# Uso de Weka desde python
Autores: Mauricio Beltrán, Juan Antonio Vicente, Alfonso Carabantes

Vamos a ver como realizar la instalación para poder usar **Weka** dentro de **python**. Para esta tarea usaremos el módulo **python-weka-wrapper3** (http://fracpete.github.io/python-weka-wrapper3) que permite através del API de Java poder usar los algoritmos que tiene implementado Weka.

## Instalación de módulos

In [None]:
!pip install javabridge
!pip install python-weka-wrapper3
!apt-get install  python3-pygraphviz

Reading package lists... Done
Building dependency tree       
Reading state information... Done
python3-pygraphviz is already the newest version (1.4~rc1-1build2.1).
The following package was automatically installed and is no longer required:
  libnvidia-common-440
Use 'apt autoremove' to remove it.
0 upgraded, 0 newly installed, 0 to remove and 35 not upgraded.

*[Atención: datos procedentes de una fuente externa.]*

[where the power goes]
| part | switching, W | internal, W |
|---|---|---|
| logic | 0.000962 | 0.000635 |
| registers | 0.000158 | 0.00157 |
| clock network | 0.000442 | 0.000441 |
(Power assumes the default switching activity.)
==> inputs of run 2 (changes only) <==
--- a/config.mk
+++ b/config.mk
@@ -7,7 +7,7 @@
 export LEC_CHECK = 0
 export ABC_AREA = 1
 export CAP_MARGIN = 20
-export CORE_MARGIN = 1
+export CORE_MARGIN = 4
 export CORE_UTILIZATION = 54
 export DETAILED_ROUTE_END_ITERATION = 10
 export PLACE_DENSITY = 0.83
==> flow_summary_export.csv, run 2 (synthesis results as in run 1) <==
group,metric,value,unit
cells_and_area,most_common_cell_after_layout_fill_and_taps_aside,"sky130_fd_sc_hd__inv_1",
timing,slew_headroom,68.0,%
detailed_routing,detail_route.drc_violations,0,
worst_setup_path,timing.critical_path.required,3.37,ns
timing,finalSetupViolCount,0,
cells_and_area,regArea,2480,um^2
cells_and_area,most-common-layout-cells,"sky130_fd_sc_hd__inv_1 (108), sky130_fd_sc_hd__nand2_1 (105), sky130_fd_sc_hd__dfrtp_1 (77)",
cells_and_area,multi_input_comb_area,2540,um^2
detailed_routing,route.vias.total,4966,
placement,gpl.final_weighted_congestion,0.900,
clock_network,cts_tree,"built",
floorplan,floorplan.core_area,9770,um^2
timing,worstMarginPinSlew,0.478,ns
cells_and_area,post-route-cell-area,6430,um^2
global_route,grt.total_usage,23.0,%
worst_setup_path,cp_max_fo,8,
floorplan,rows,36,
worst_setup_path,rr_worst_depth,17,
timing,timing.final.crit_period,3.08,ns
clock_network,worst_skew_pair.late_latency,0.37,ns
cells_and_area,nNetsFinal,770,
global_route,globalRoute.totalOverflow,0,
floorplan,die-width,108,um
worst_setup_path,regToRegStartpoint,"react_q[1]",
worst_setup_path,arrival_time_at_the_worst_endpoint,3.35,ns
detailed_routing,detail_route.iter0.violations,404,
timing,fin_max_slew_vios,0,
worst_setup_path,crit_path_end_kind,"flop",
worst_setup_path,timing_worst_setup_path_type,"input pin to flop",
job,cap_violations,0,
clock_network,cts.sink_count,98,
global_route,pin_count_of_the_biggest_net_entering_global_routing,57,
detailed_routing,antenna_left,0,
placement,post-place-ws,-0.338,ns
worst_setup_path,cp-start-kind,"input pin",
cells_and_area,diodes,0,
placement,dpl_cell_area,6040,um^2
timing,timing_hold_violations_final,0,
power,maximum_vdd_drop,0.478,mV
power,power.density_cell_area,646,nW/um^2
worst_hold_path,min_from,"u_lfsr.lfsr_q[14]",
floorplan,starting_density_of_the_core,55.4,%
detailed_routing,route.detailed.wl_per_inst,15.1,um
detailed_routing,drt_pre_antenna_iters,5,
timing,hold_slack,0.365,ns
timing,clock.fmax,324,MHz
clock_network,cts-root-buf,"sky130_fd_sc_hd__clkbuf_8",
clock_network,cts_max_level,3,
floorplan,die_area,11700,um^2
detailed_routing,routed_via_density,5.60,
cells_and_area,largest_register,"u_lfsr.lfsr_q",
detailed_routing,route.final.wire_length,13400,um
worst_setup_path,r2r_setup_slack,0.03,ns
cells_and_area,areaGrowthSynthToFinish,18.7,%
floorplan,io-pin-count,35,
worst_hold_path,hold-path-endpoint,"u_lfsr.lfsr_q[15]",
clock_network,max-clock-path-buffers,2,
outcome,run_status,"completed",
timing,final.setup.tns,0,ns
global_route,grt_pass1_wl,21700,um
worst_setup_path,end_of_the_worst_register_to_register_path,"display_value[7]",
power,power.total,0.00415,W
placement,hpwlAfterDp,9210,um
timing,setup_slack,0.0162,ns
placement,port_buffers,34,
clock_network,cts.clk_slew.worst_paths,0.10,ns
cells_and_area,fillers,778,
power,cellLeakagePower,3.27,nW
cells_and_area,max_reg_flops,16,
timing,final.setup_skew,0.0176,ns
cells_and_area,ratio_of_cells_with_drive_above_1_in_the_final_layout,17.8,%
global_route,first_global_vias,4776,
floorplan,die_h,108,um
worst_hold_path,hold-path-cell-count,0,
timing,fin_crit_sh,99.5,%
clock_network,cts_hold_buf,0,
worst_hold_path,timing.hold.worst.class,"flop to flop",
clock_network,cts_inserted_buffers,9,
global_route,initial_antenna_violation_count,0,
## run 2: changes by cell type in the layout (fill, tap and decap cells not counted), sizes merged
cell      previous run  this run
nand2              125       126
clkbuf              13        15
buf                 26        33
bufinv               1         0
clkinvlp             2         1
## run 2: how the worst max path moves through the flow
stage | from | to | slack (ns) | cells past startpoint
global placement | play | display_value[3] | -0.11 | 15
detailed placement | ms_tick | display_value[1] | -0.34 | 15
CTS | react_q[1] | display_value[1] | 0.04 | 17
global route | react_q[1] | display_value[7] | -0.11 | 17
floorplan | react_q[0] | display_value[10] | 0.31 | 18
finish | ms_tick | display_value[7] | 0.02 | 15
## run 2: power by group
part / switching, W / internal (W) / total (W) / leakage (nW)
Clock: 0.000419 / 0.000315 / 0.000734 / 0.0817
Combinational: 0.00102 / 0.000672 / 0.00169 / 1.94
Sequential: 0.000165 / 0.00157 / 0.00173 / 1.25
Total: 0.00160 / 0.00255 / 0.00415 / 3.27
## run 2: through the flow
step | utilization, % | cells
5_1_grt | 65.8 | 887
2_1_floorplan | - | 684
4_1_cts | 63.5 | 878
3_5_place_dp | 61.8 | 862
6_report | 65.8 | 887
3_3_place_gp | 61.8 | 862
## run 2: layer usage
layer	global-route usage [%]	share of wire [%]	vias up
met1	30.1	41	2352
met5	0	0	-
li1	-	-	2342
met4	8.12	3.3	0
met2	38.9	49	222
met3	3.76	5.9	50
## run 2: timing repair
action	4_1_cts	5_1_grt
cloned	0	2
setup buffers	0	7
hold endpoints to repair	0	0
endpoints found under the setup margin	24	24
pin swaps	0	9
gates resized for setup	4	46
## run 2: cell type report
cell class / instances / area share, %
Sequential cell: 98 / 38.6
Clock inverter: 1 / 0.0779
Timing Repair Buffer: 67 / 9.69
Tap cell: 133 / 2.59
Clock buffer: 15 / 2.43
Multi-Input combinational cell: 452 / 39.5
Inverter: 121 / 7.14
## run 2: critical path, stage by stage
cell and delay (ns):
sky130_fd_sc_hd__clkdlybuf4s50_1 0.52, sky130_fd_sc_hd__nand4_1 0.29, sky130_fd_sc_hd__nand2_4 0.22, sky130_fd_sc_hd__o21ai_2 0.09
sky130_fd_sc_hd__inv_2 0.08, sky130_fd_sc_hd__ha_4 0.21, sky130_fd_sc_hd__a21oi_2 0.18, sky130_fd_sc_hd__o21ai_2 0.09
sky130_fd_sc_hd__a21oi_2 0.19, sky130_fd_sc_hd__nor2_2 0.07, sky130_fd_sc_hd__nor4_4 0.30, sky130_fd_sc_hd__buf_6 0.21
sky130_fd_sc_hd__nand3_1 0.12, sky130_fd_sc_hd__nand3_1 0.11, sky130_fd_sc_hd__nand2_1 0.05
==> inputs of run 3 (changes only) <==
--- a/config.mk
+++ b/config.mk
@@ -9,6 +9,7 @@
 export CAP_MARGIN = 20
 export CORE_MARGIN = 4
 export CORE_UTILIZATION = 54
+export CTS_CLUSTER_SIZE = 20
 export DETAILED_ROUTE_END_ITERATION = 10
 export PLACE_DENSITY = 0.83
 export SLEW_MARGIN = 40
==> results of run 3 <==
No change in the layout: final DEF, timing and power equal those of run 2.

## Arrancamos la máquina virtual java para poder usar weka

In [None]:
import weka.core.jvm as jvm
#jvm.stop()
jvm.start( packages = True)

DEBUG:weka.core.jvm:Adding bundled jars
DEBUG:weka.core.jvm:Classpath=['/usr/local/lib/python3.6/dist-packages/javabridge/jars/rhino-1.7R4.jar', '/usr/local/lib/python3.6/dist-packages/javabridge/jars/runnablequeue.jar', '/usr/local/lib/python3.6/dist-packages/javabridge/jars/cpython.jar', '/usr/local/lib/python3.6/dist-packages/weka/lib/weka.jar', '/usr/local/lib/python3.6/dist-packages/weka/lib/python-weka-wrapper.jar']
DEBUG:weka.core.jvm:MaxHeapSize=default
DEBUG:weka.core.jvm:Package support enabled


## Cargamos el fichero de datos de iris

In [None]:
from weka.core.converters import Loader
data_dir = "./"
loader = Loader(classname="weka.core.converters.ArffLoader")
data = loader.load_url("https://gist.githubusercontent.com/myui/143fa9d05bd6e7db0114/raw/500f178316b802f1cade6e3bf8dc814a96e84b1e/iris.arff")
#data = loader.load_file(data_dir + "iris.arff")
data.class_is_last()

#print(data)

## Probamos el clasificador J48

In [None]:
from weka.classifiers import Classifier
cls = Classifier(classname="weka.classifiers.trees.J48", options=["-C", "0.3"])
cls.build_classifier(data)

print(cls)


J48 pruned tree
------------------

petalwidth <= 0.6: Iris-setosa (50.0)
petalwidth > 0.6
|   petalwidth <= 1.7
|   |   petallength <= 4.9: Iris-versicolor (48.0/1.0)
|   |   petallength > 4.9
|   |   |   petalwidth <= 1.5: Iris-virginica (3.0)
|   |   |   petalwidth > 1.5: Iris-versicolor (3.0/1.0)
|   petalwidth > 1.7: Iris-virginica (46.0/1.0)

Number of Leaves  : 	5

Size of the tree : 	9



## Instalación de otros paquetes de weka



Podemos ver los paquetes que tenemos instalados

In [None]:
packages.installed_packages()


[AnDE (1.2.1), multilayerPerceptronCS (1.0.1)]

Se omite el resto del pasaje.